Free to Fall2 min readReading Time: 2 minutes
The Heritage School, Delhi
He flew high, immensely high in the vast blue sky.
He felt the sunlight on his skin, heard the chirps, the whistling wind and the rushing water.
Seeing the clouds, feeling the zephyr, and hearing the world was all he ever wanted to do
Icarus was free now, the sky his, and possibly the sea too.
Not a care in the world, turning a blind eye to the dripping wax of his golden wings,
Soaring fast, faster than the north wind, in the azure sky, Icarus blissfully spins.
Alas, it didn’t last much longer, as, to his dismay, he began to fall.
He fell, and fell, as his father frantically shouted, he realized all too late, that the wax in his wings was melting.
Oh, that fool! In the ignorance of his freedom,
he sealed his fate, for he had been too close to the sun!

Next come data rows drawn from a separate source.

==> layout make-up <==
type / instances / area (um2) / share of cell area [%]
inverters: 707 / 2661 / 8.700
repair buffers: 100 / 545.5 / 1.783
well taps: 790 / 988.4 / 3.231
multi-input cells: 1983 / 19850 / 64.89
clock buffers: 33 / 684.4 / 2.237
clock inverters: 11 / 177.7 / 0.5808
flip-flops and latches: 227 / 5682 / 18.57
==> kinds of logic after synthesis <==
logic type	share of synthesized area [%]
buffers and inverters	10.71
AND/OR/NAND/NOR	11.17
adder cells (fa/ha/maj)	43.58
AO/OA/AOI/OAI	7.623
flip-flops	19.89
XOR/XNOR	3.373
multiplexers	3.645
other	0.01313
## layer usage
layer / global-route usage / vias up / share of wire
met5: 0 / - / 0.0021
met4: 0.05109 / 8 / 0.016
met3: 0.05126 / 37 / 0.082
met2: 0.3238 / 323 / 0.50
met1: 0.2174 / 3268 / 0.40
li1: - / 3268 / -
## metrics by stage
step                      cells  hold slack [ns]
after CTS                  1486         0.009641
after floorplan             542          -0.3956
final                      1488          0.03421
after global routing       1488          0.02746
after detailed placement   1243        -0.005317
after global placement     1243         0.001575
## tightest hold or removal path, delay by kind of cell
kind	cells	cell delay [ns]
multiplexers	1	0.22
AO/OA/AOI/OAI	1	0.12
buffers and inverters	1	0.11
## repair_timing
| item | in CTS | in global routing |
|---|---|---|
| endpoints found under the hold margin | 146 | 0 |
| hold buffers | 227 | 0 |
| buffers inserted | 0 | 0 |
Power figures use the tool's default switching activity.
**src/rtl/axi4_pgroup_dispatch_pkg.sv**
```systemverilog
// Shared types and constants for the pixel-group dispatcher: dispatch modes,
// AXI response codes, FSM states and a width helper.
package axi4_pgroup_dispatch_pkg;

  typedef enum logic {
    MODE_BROADCAST = 1'b0,
    MODE_FRAME     = 1'b1
  } mode_e;

  localparam logic [1:0] RESP_OKAY   = 2'b00;
  localparam logic [1:0] RESP_SLVERR = 2'b10;

  typedef enum logic [1:0] {
    ST_IDLE = 2'd0,
    ST_DATA = 2'd1,
    ST_RESP = 2'd2
  } state_e;

  localparam int FRAME_PGNUM_DEF = 2400;

  // Index width for a range of n items, never narrower than one bit.
  function automatic int idx_width(input int n);
    return (n > 1) ? $clog2(n) : 1;
  endfunction

endpackage

```
**src/rtl/axi4_pgroup_dispatch_if.sv**
```systemverilog
// AXI4 write-channel bundle (AW, W, B) between the frame master and the dispatcher.
// Every channel transfers on a clock edge where valid and ready are both high;
// valid never waits for ready, and payload stays stable while valid is high and ready is low.
interface axi4_pgroup_dispatch_if #(
  parameter int MST_ID_W         = 3,
  parameter int ADDR_WIDTH       = 32,
  parameter int TRANS_DATA_LEN_W = 8,
  parameter int DATA_WIDTH       = 256,
  parameter int TRANS_WR_RESP_W  = 2
);
  logic [MST_ID_W-1:0]         awid;
  logic [ADDR_WIDTH-1:0]       awaddr;
  logic [TRANS_DATA_LEN_W-1:0] awlen;
  logic                        awvalid;
  logic                        awready;
  logic [DATA_WIDTH-1:0]       wdata;
  logic                        wlast;
  logic                        wvalid;
  logic                        wready;
  logic [MST_ID_W-1:0]         bid;
  logic [TRANS_WR_RESP_W-1:0]  bresp;
  logic                        bvalid;
  logic                        bready;

  modport master (
    output awid, awaddr, awlen, awvalid, wdata, wlast, wvalid, bready,
    input  awready, wready, bid, bresp, bvalid
  );

  modport slave (
    input  awid, awaddr, awlen, awvalid, wdata, wlast, wvalid, bready,
    output awready, wready, bid, bresp, bvalid
  );
endinterface

```
**src/rtl/axi4_pgroup_dispatch_out_stage.sv**
```systemverilog
// Registered output stage: one pixel group shared by all channels plus a pending
// mask that each channel clears independently, and per-channel frame-done pulses.
module axi4_pgroup_dispatch_out_stage #(
  parameter int IP_AMT     = 2,
  parameter int DATA_WIDTH = 256
) (
  input  logic                  clk,
  input  logic                  rst_n,
  input  logic                  load,
  input  logic [DATA_WIDTH-1:0] load_data,
  input  logic [IP_AMT-1:0]     load_mask,
  input  logic                  load_done,
  input  logic [IP_AMT-1:0]     ready,
  output logic                  stage_free,
  output logic [DATA_WIDTH-1:0] data,
  output logic [IP_AMT-1:0]     valid,
  output logic [IP_AMT-1:0]     frame_done
);

  logic [DATA_WIDTH-1:0] data_q;
  logic [IP_AMT-1:0]     mask_q;
  logic [IP_AMT-1:0]     done_q;
  logic [IP_AMT-1:0]     done_pulse_q;
  logic [IP_AMT-1:0]     drain;

  assign drain      = mask_q & ready;
  assign stage_free = (mask_q & ~ready) == '0;

  // A load is only issued when every pending bit drains this cycle, so the new
  // mask and done flags can simply replace the old ones.
  always_ff @(posedge clk or negedge rst_n) begin
    if (!rst_n) begin
      data_q       <= '0;
      mask_q       <= '0;
      done_q       <= '0;
      done_pulse_q <= '0;
    end else begin
      done_pulse_q <= drain & done_q;
      if (load) begin
        data_q <= load_data;
        mask_q <= load_mask;
        done_q <= load_done ? load_mask : '0;
      end else begin
        mask_q <= mask_q & ~ready;
        done_q <= done_q & ~drain;
      end
    end
  end

  assign data       = data_q;
  assign valid      = mask_q;
  assign frame_done = done_pulse_q;

endmodule

```
**src/rtl/axi4_pgroup_dispatch.sv**
```systemverilog
// AXI4 write slave that fans pixel-group bursts out to IP_AMT image-processor
// channels, either broadcast or whole frames round-robin.
module axi4_pgroup_dispatch
  import axi4_pgroup_dispatch_pkg::*;
#(
  parameter int IP_AMT           = 2,
  parameter int MST_ID_W         = 3,
  parameter int DATA_WIDTH       = 256,
  parameter int ADDR_WIDTH       = 32,
  parameter int TRANS_DATA_LEN_W = 8,
  parameter int TRANS_WR_RESP_W  = 2,
  parameter int FRAME_PGNUM      = FRAME_PGNUM_DEF
) (
  input  logic                           ACLK_i,
  input  logic                           ARESETn_i,
  axi4_pgroup_dispatch_if.slave          axi,
  input  logic                           mode_i,
  input  logic [IP_AMT-1:0]              pgroup_ready_i,
  output logic [DATA_WIDTH-1:0]          pgroup_o,
  output logic [IP_AMT-1:0]              pgroup_valid_o,
  output logic [IP_AMT-1:0]              frame_done_o,
  output logic [idx_width(IP_AMT)-1:0]   cur_ch_o,
  output logic [ADDR_WIDTH-1:0]          cap_addr,
  output state_e                         dbg_state
);

  localparam int CH_W = idx_width(IP_AMT);
  localparam int FC_W = idx_width(FRAME_PGNUM);

  state_e                      state_q, state_nxt;
  logic [MST_ID_W-1:0]         id_q;
  logic [TRANS_DATA_LEN_W-1:0] len_q;
  logic [TRANS_DATA_LEN_W-1:0] beat_cnt_q;
  logic [ADDR_WIDTH-1:0]       addr_q;
  logic                        err_q;
  logic [FC_W-1:0]             frame_cnt_q;
  mode_e                       frame_mode_q;
  logic [CH_W-1:0]             cur_ch_q;

  logic                        aw_hs;
  logic                        w_hs;
  logic                        stage_free;
  logic                        frame_wrap;
  logic                        at_len;
  logic                        len_err;
  mode_e                       beat_mode;
  logic [IP_AMT-1:0]           ch_onehot;
  logic [IP_AMT-1:0]           load_mask;

  assign axi.awready = (state_q == ST_IDLE);
  assign axi.wready  = (state_q == ST_DATA) && stage_free;
  assign axi.bvalid  = (state_q == ST_RESP);
  assign axi.bid     = (state_q == ST_RESP) ? id_q : '0;
  assign axi.bresp   = (state_q == ST_RESP) ?
                       TRANS_WR_RESP_W'(err_q ? RESP_SLVERR : RESP_OKAY) : '0;

  assign aw_hs = axi.awvalid && axi.awready;
  assign w_hs  = axi.wvalid && axi.wready;

  always_ff @(posedge ACLK_i or negedge ARESETn_i) begin
    if (!ARESETn_i) state_q <= ST_IDLE;
    else            state_q <= state_nxt;
  end

  always_comb begin
    state_nxt = state_q;
    case (state_q)
      ST_IDLE: if (axi.awvalid)          state_nxt = ST_DATA;
      ST_DATA: if (w_hs && axi.wlast)    state_nxt = ST_RESP;
      ST_RESP: if (axi.bready)           state_nxt = ST_IDLE;
      default:                           state_nxt = ST_IDLE;
    endcase
  end

  // Length errors are only flagged: an early WLAST still closes the burst, and
  // a missing WLAST on beat AWLEN keeps the burst open until WLAST arrives.
  assign at_len  = (beat_cnt_q == len_q);
  assign len_err = at_len ? !axi.wlast : axi.wlast;

  // The mode is latched on the first beat of a frame and holds until it wraps.
  assign beat_mode  = (frame_cnt_q == '0) ? mode_e'(mode_i) : frame_mode_q;
  assign frame_wrap = (frame_cnt_q == FC_W'(FRAME_PGNUM - 1));
  assign ch_onehot  = IP_AMT'(1) << cur_ch_q;
  assign load_mask  = (beat_mode == MODE_FRAME) ? ch_onehot : '1;

  always_ff @(posedge ACLK_i or negedge ARESETn_i) begin
    if (!ARESETn_i) begin
      id_q         <= '0;
      len_q        <= '0;
      addr_q       <= '0;
      beat_cnt_q   <= '0;
      err_q        <= 1'b0;
      frame_cnt_q  <= '0;
      frame_mode_q <= MODE_BROADCAST;
      cur_ch_q     <= '0;
    end else begin
      if (aw_hs) begin
        id_q       <= axi.awid;
        len_q      <= axi.awlen;
        addr_q     <= axi.awaddr;
        beat_cnt_q <= '0;
        err_q      <= 1'b0;
      end
      if (w_hs) begin
        beat_cnt_q   <= beat_cnt_q + 1'b1;
        if (len_err) err_q <= 1'b1;
        frame_cnt_q  <= frame_wrap ? '0 : frame_cnt_q + 1'b1;
        frame_mode_q <= beat_mode;
        if (frame_wrap && beat_mode == MODE_FRAME)
          cur_ch_q <= (cur_ch_q == CH_W'(IP_AMT - 1)) ? '0 : cur_ch_q + 1'b1;
      end
    end
  end

  axi4_pgroup_dispatch_out_stage #(
    .IP_AMT     (IP_AMT),
    .DATA_WIDTH (DATA_WIDTH)
  ) u_out_stage (
    .clk        (ACLK_i),
    .rst_n      (ARESETn_i),
    .load       (w_hs),
    .load_data  (axi.wdata),
    .load_mask  (load_mask),
    .load_done  (frame_wrap),
    .ready      (pgroup_ready_i),
    .stage_free (stage_free),
    .data       (pgroup_o),
    .valid      (pgroup_valid_o),
    .frame_done (frame_done_o)
  );

  assign cur_ch_o  = cur_ch_q;
  assign cap_addr  = addr_q;
  assign dbg_state = state_q;

endmodule
```
**src/flat_wrapper.sv**
```systemverilog
// flat-port wrapper written by rule: the top's interface ports become plain ports
module axi4_pgroup_dispatch_flat import axi4_pgroup_dispatch_pkg::*;
#(
  parameter int IP_AMT           = 2,
  parameter int MST_ID_W         = 3,
  parameter int DATA_WIDTH       = 256,
  parameter int ADDR_WIDTH       = 32,
  parameter int TRANS_DATA_LEN_W = 8,
  parameter int TRANS_WR_RESP_W  = 2,
  parameter int FRAME_PGNUM      = FRAME_PGNUM_DEF
)
  (ACLK_i, ARESETn_i, mode_i, pgroup_ready_i, pgroup_o, pgroup_valid_o, frame_done_o, cur_ch_o, cap_addr, dbg_state, axi_awid, axi_awaddr, axi_awlen, axi_awvalid, axi_wdata, axi_wlast, axi_wvalid, axi_bready, axi_awready, axi_wready, axi_bid, axi_bresp, axi_bvalid);
  axi4_pgroup_dispatch_if #(.MST_ID_W(MST_ID_W), .ADDR_WIDTH(ADDR_WIDTH), .TRANS_DATA_LEN_W(TRANS_DATA_LEN_W), .DATA_WIDTH(DATA_WIDTH), .TRANS_WR_RESP_W(TRANS_WR_RESP_W)) axi_i ();
  input  logic ACLK_i;
  input  logic ARESETn_i;
  input  logic mode_i;
  input  logic [IP_AMT-1:0] pgroup_ready_i;
  output logic [DATA_WIDTH-1:0] pgroup_o;
  output logic [IP_AMT-1:0] pgroup_valid_o;
  output logic [IP_AMT-1:0] frame_done_o;
  output logic [idx_width(IP_AMT)-1:0] cur_ch_o;
  output logic [ADDR_WIDTH-1:0] cap_addr;
  output state_e dbg_state;
  input wire logic [$bits(axi_i.awid)-1:0] axi_awid;
  input wire logic [$bits(axi_i.awaddr)-1:0] axi_awaddr;
  input wire logic [$bits(axi_i.awlen)-1:0] axi_awlen;
  input wire logic [$bits(axi_i.awvalid)-1:0] axi_awvalid;
  input wire logic [$bits(axi_i.wdata)-1:0] axi_wdata;
  input wire logic [$bits(axi_i.wlast)-1:0] axi_wlast;
  input wire logic [$bits(axi_i.wvalid)-1:0] axi_wvalid;
  input wire logic [$bits(axi_i.bready)-1:0] axi_bready;
  output wire logic [$bits(axi_i.awready)-1:0] axi_awready;
  output wire logic [$bits(axi_i.wready)-1:0] axi_wready;
  output wire logic [$bits(axi_i.bid)-1:0] axi_bid;
  output wire logic [$bits(axi_i.bresp)-1:0] axi_bresp;
  output wire logic [$bits(axi_i.bvalid)-1:0] axi_bvalid;
  assign axi_i.awid = axi_awid;
  assign axi_i.awaddr = axi_awaddr;
  assign axi_i.awlen = axi_awlen;
  assign axi_i.awvalid = axi_awvalid;
  assign axi_i.wdata = axi_wdata;
  assign axi_i.wlast = axi_wlast;
  assign axi_i.wvalid = axi_wvalid;
  assign axi_i.bready = axi_bready;
  assign axi_awready = axi_i.awready;
  assign axi_wready = axi_i.wready;
  assign axi_bid = axi_i.bid;
  assign axi_bresp = axi_i.bresp;
  assign axi_bvalid = axi_i.bvalid;
  axi4_pgroup_dispatch #(.IP_AMT(IP_AMT), .MST_ID_W(MST_ID_W), .DATA_WIDTH(DATA_WIDTH), .ADDR_WIDTH(ADDR_WIDTH), .TRANS_DATA_LEN_W(TRANS_DATA_LEN_W), .TRANS_WR_RESP_W(TRANS_WR_RESP_W), .FRAME_PGNUM(FRAME_PGNUM)) u_core (.ACLK_i(ACLK_i), .ARESETn_i(ARESETn_i), .axi(axi_i), .mode_i(mode_i), .pgroup_ready_i(pgroup_ready_i), .pgroup_o(pgroup_o), .pgroup_valid_o(pgroup_valid_o), .frame_done_o(frame_done_o), .cur_ch_o(cur_ch_o), .cap_addr(cap_addr), .dbg_state(dbg_state));
endmodule
```
**config.mk**
```make
export PLATFORM = sky130hd
export DESIGN_NAME = axi4_pgroup_dispatch_flat
export DESIGN_NICKNAME = d
export VERILOG_FILES = /design/src/rtl/axi4_pgroup_dispatch_pkg.sv /design/src/rtl/axi4_pgroup_dispatch_if.sv /design/src/rtl/axi4_pgroup_dispatch_out_stage.sv /design/src/rtl/axi4_pgroup_dispatch.sv /design/src/flat_wrapper.sv
export SDC_FILE = /design/constraint.sdc
export NUM_CORES = 1
export LEC_CHECK = 0
export CAP_MARGIN = 20
export CORE_AREA = 2 2 237 239
export DETAILED_ROUTE_END_ITERATION = 8
export DIE_AREA = 0 0 239 241
export GPL_TIMING_DRIVEN = 0
export PLACE_DENSITY = 0.63
export RECOVER_POWER = 25
export SLEW_MARGIN = 25
export SYNTH_ARGS = -nofsm -noshare
export SYNTH_HDL_FRONTEND = slang
export SYNTH_SLANG_ARGS = --single-unit
```
**constraint.sdc**
```tcl
create_clock -name ACLK_i -period 2.73 [get_ports ACLK_i]
set_clock_uncertainty 0.1 [all_clocks]
set_input_delay 0.4095 -clock ACLK_i [delete_from_list [all_inputs] [get_ports ACLK_i]]
set_output_delay 0.4095 -clock ACLK_i [all_outputs]
set_load 0.05 [all_outputs]
```
==> metrics.md, run 1 <==
| Metric | Value |
|---|---|
| Status | `finished clean` |
| Largest net degree at the start of global routing | `92` |
| Slowest-stage cell, CP | `dlygate4sd2_1` |
| R2R Path Start | `u_core.dbg_state[0]$_DFFE_PN0P_` |
| Leakage power | `10.19 nW` |
| Post-Route WL | `44810 um` |
| Placer Congestion | `0.8379` |
| Worst r2r path cells | `7` |
| CTS tree | `yes` |
| Global Route Usage Sum | `15.09%` |
| Routed vias/inst | `4.153` |
| Hold Path Class | `in2reg` |
| Endpoints failing setup | `0` |
| Htree depth | `2` |
| Final Hold Violating Endpoints | `0` |
| CP Data Arrival Time | `2.05 ns` |
| Mapped Avg Cell Area | `8.901 um^2` |
| Fin nets | `2399` |
| Clock Path Buffers | `3` |
| Clk sinks | `330` |
| Io pins | `611` |
| Worst reg-to-reg setup slack | `0.27 ns` |
| Root buffer cell | `clkbuf_16` |
| Crit Path Category | `reg2out` |
| Critical Path Sink | `axi_bid[1]` |
| Worst-path cell chain | `nor2b_1 > and2_1 > dlygate4sd2_1` |
| Area Overhead vs Synth | `65.80%` |
| Post CTS Setup Buffer Count | `0` |
| Synth area leaders | `dfrtp_1 (65%), nand2_1 (27%), clkbuf_1 (1.7%), xnor2_1 (0.75%), o21ai_0 (0.51%)` |
| Flops & latches, synth | `330` |
| Most numerous cell in the Yosys netlist | `nand2_1` |
| Port bufs | `609` |
| Max-slew headroom | `14.61%` |
| Core Area | `54880 um^2` |
| CP required | `2.22 ns` |
| Initial DRC Count | `434` |
| Post-Synthesis Cells | `1434` |
| Ys Warns | `0` |
| Buf/Inv on CP | `1` |
| Area post-placement | `19830 um^2` |
| Mapped Area | `12760 um^2` |
| DIE HEIGHT | `241 um` |
| Max stage delay on crit path | `0.54 ns` |
| Psw | `14.71 mW` |
| Critical path launch point | `u_core.dbg_state[0]$_DFFE_PN0P_` |
| Combinational Power Share | `54.4%` |
| Startpoint Class | `flip-flop` |
| TritonCTS buffer count | `39` |
| Clk pwr share | `17.8%` |
| Initial core utilization | `23.26%` |
| # DRC | `0` |
| R2R Path End | `u_core.u_out_stage.data[127]$_DFFE_PN0N_` |
| Final Slew Violations | `0` |
| Number of stages on the worst setup path | `3` |
| ANT cells | `0` |
| Post-synth EDFFs | `0` |
| Final worst-path cycle share | `93.87%` |
| Clk slew on worst S/H paths | `0.06 ns` |
| Post-detail-place hpwl | `33940 um` |
| CP endpoint kind | `primary output` |
| Die width | `239 um` |
| Pwr Density | `1422 nW/um^2` |
| Clock latency on the worst-skew pair | `0.54 ns` |
| Final instance area | `21160 um^2` |
| Share of layout cells above drive strength 1 | `4.062%` |
| Max Cap Violations | `0` |
| Fmax | `390.2 MHz` |
| Routed Antenna Nets | `0` |
| Synth top area share | `64.70%` |
| Initial antenna violation count | `3` |
| Async S/R FF share, synth | `100.0%` |
| Drt pass-1 iters | `4` |
| GR Overflow Total | `0` |
| Cell Rows | `86` |
| Delay-heaviest family, CP | `simple AND/OR/NAND/NOR gates` |
| Worst slew pin tran | `1.281 ns` |
| Synth cell types | `38` |
| Sequential area share after synthesis | `64.70%` |
| Synth top cells by count | `nand2_1 (907), dfrtp_1 (330), clkbuf_1 (58), buf_1 (13), o21ai_0 (13)` |
| Min Tclk post-route | `2.563 ns` |
| First-pass GRT wire length | `68220 um` |
| Main synth FF type | `dfrtp_1` |
| Vias in the first global route | `12200` |
| Cell accounting for the most synthesized area | `dfrtp_1` |
| Pwr Total | `30.10 mW` |
| Pint | `15.39 mW` |
| Drt wl/cell | `15.88 um` |
| Die area | `57600 um^2` |
| Syn nets | `1745` |
| Routed vias | `11720` |
| Crit-path max FO | `6` |
| Register share of total power | `27.8%` |
| Worst VDD drop | `0.7588 mV` |
| Switching share of power | `48.86%` |
[cells by family (layout without fill, tap and decap cells)]
group	after synthesis	count (layout)	share of synthesized area, %
adder cells (fa/ha/maj)	3	3	0.2941
AND/OR/NAND/NOR	969	969	29.70
other	1	1	0.02938
multiplexers	4	4	0.3137
AO/OA/AOI/OAI	32	32	1.588
XOR/XNOR	14	14	0.9607
flip-flops	330	330	64.70
buffers and inverters	81	764	2.412
[state kept, by name, indices dropped and copies added, names as in the netlist]
signal	cells
u_core.cap_addr	32
u_core.id_q	3
u_core.u_out_stage.frame_done	2
u_core.u_out_stage.done_q	2
u_core.frame_cnt_q	12
u_core.cur_ch_o	1
u_core.len_q	8
u_core.frame_mode_q	1
u_core.err_q	1
u_core.dbg_state	2
u_core.u_out_stage.valid	2
u_core.u_out_stage.data	256
u_core.beat_cnt_q	8
[layout make-up]
class	count	area [um^2]
fill	5405	33720
sequential	330	8258
timing repair buffer	613	6167
multi-input combinational	1023	4198
clock buffer	56	1171
tap	704	880.8
buffer	72	289.0
clock inverter	14	163.9
inverter	9	33.78
[per-layer routing]
layer	global-route usage [%]	vias up	wire length, um
met5	0	-	13
met4	4.640	2	1075
met3	4.689	68	3445
met2	26.48	398	22500
met1	17.63	5550	17770
li1	-	5697	-
[power by group through the flow]
stage	Sequential (mW)	Clock [mW]	Combinational [mW]
after floorplan	15.4	0	3.17
after global placement	8.36	0	16.4
after detailed placement	8.41	0	16.5
after CTS	8.38	5.53	16.5
after global routing	8.63	5.72	17.4
final	8.36	5.37	16.4
[worst register-to-register path, cell delays in order (launching register included)]
cell and delay [ns]:
dfrtp_1 0.42, nor2b_1 0.22, and4_1 0.21, buf_1 0.38, clkbuf_4 0.42, clkbuf_1 0.40, nand2_1 0.16, nand2_1 0.09
[worst min-delay path by stage]
stage                                      start                                  endpoint  cells past startpoint
after CTS                          axi_wdata[83]   u_core.u_out_stage.data[83]$_DFFE_PN0N_                      3
final                              axi_wdata[39]   u_core.u_out_stage.data[39]$_DFFE_PN0N_                      3
after global placement    u_core.err_q$_DFF_PN0_                    u_core.err_q$_DFF_PN0_                      2
after global routing              axi_wdata[119]  u_core.u_out_stage.data[119]$_DFFE_PN0N_                      3
after detailed placement               ARESETn_i  u_core.u_out_stage.data[175]$_DFFE_PN0N_                      1
after floorplan                        ARESETn_i          u_core.beat_cnt_q[0]$_DFFE_PN0P_                      0
[cell usage in the layout (no fill, tap or decap), types with 8 or more instances in the layout]
cell	netlist	routed
clkbuf_2	0	9
dfrtp_1	330	330
clkdlybuf4s50_1	0	602
o21ai_0	13	13
clkbuf_16	0	40
nand3_1	12	12
inv_1	9	9
nand2_1	907	907
clkbuf_8	0	11
nand4_1	8	8
clkinv_2	0	8
buf_1	13	14
clkbuf_1	58	52
xnor2_1	11	11
[metrics by stage]
step                utilization [%]  hold WS (ns)    TNS [ns]  setup slack (ns)  instances
floorplan                         -       0.01391           0            0.1283       1434
global placement              35.97        0.3540    -4548.61            -13.41       2747
detailed placement            36.13        0.3147     -113.87           -0.7477       2750
CTS                           38.58        0.2415           0         0.0005438       2821
global route                  38.56        0.2664  -0.0002744        -0.0002744       2821
finish                        38.56        0.2819           0            0.1674       2821
[what timing repair did]
item | CTS | global route
pin swaps | 0 | 0
setup endpoints to repair | 99 | 38
endpoints found under the hold margin | 67 | 0
hold buffers | 1 | 0
resized for setup | 10 | 14
Power figures use the tool's default switching activity.
==> inputs of run 2 (changes only) <==
- CTS_CLUSTER_DIAMETER: default -> 150
==> results of run 2 <==
No change in the layout: final DEF, timing and power equal those of run 1.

The once beautiful sky to Icarus, now seemed a sickly green,
the chirping of the birds sounded like mocking,
the sunlight seemed to burn, rather than gleam.
Daedalus watched in horror as his son fell in the sea,
the sea he claimed would be his to be.
Icarus, poor Icarus, was now drowned in the unforgiving waters,
And Daedalus thought he saw a flash of his nephew as Icarus fell,
and he knew the gods were making him pay for Perdix’s slaughter.